- [YOUR INSTRUCTIONS]:
Write the records out again. Match them exactly.

Dataset entries:
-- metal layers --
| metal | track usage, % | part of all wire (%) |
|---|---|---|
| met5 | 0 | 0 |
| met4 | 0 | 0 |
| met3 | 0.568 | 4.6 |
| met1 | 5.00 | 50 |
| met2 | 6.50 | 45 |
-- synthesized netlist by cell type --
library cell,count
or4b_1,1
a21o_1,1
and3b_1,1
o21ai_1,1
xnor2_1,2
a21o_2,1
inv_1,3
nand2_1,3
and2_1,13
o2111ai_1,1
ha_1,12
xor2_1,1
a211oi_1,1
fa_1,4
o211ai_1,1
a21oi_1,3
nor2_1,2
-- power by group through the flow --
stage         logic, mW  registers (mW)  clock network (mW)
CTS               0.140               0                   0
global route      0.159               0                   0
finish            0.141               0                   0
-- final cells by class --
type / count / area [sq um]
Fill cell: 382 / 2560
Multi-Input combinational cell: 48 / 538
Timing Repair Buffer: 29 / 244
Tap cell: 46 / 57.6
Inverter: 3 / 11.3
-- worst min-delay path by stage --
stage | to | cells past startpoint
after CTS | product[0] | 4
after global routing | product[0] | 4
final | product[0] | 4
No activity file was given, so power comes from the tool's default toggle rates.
==> flow/run.sh <==
#!/bin/bash
# OpenROAD 26Q1-2900-gdf79404cd8, Yosys 0.63+post, stock flow scripts
make -C /OpenROAD-flow-scripts/flow DESIGN_CONFIG=/design/flow/config.mk WORK_HOME=/design/flow/orfs finish
==> flow/config.mk <==
export PLATFORM = sky130hd
export DESIGN_NAME = RAM
export DESIGN_NICKNAME = RAM
export VERILOG_FILES = /design/flow/design.v
export SDC_FILE = /design/flow/constraint.sdc
export NUM_CORES = 4
export LEC_CHECK = 1
export CORE_UTILIZATION = 30
==> flow/constraint.sdc <==
current_design RAM

set clk_period 4.6
set clk_io_pct 0.2

create_clock -name clk0 -period $clk_period [get_ports {i_clk}]

set non_clock_inputs [all_inputs -no_clocks]
set_input_delay [expr $clk_period * $clk_io_pct] -clock clk0 $non_clock_inputs
set_output_delay [expr $clk_period * $clk_io_pct] -clock clk0 [all_outputs]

- [REPLY TO THE EXERCISE]:
-- metal layers --
| metal | track usage, % | part of all wire (%) |
|---|---|---|
| met5 | 0 | 0 |
| met4 | 0 | 0 |
| met3 | 0.568 | 4.6 |
| met1 | 5.00 | 50 |
| met2 | 6.50 | 45 |
-- synthesized netlist by cell type --
library cell,count
or4b_1,1
a21o_1,1
and3b_1,1
o21ai_1,1
xnor2_1,2
a21o_2,1
inv_1,3
nand2_1,3
and2_1,13
o2111ai_1,1
ha_1,12
xor2_1,1
a211oi_1,1
fa_1,4
o211ai_1,1
a21oi_1,3
nor2_1,2
-- power by group through the flow --
stage         logic, mW  registers (mW)  clock network (mW)
CTS               0.140               0                   0
global route      0.159               0                   0
finish            0.141               0                   0
-- final cells by class --
type / count / area [sq um]
Fill cell: 382 / 2560
Multi-Input combinational cell: 48 / 538
Timing Repair Buffer: 29 / 244
Tap cell: 46 / 57.6
Inverter: 3 / 11.3
-- worst min-delay path by stage --
stage | to | cells past startpoint
after CTS | product[0] | 4
after global routing | product[0] | 4
final | product[0] | 4
No activity file was given, so power comes from the tool's default toggle rates.
==> flow/run.sh <==
#!/bin/bash
# OpenROAD 26Q1-2900-gdf79404cd8, Yosys 0.63+post, stock flow scripts
make -C /OpenROAD-flow-scripts/flow DESIGN_CONFIG=/design/flow/config.mk WORK_HOME=/design/flow/orfs finish
==> flow/config.mk <==
export PLATFORM = sky130hd
export DESIGN_NAME = RAM
export DESIGN_NICKNAME = RAM
export VERILOG_FILES = /design/flow/design.v
export SDC_FILE = /design/flow/constraint.sdc
export NUM_CORES = 4
export LEC_CHECK = 1
export CORE_UTILIZATION = 30
==> flow/constraint.sdc <==
current_design RAM

set clk_period 4.6
set clk_io_pct 0.2

create_clock -name clk0 -period $clk_period [get_ports {i_clk}]

set non_clock_inputs [all_inputs -no_clocks]
set_input_delay [expr $clk_period * $clk_io_pct] -clock clk0 $non_clock_inputs
set_output_delay [expr $clk_period * $clk_io_pct] -clock clk0 [all_outputs]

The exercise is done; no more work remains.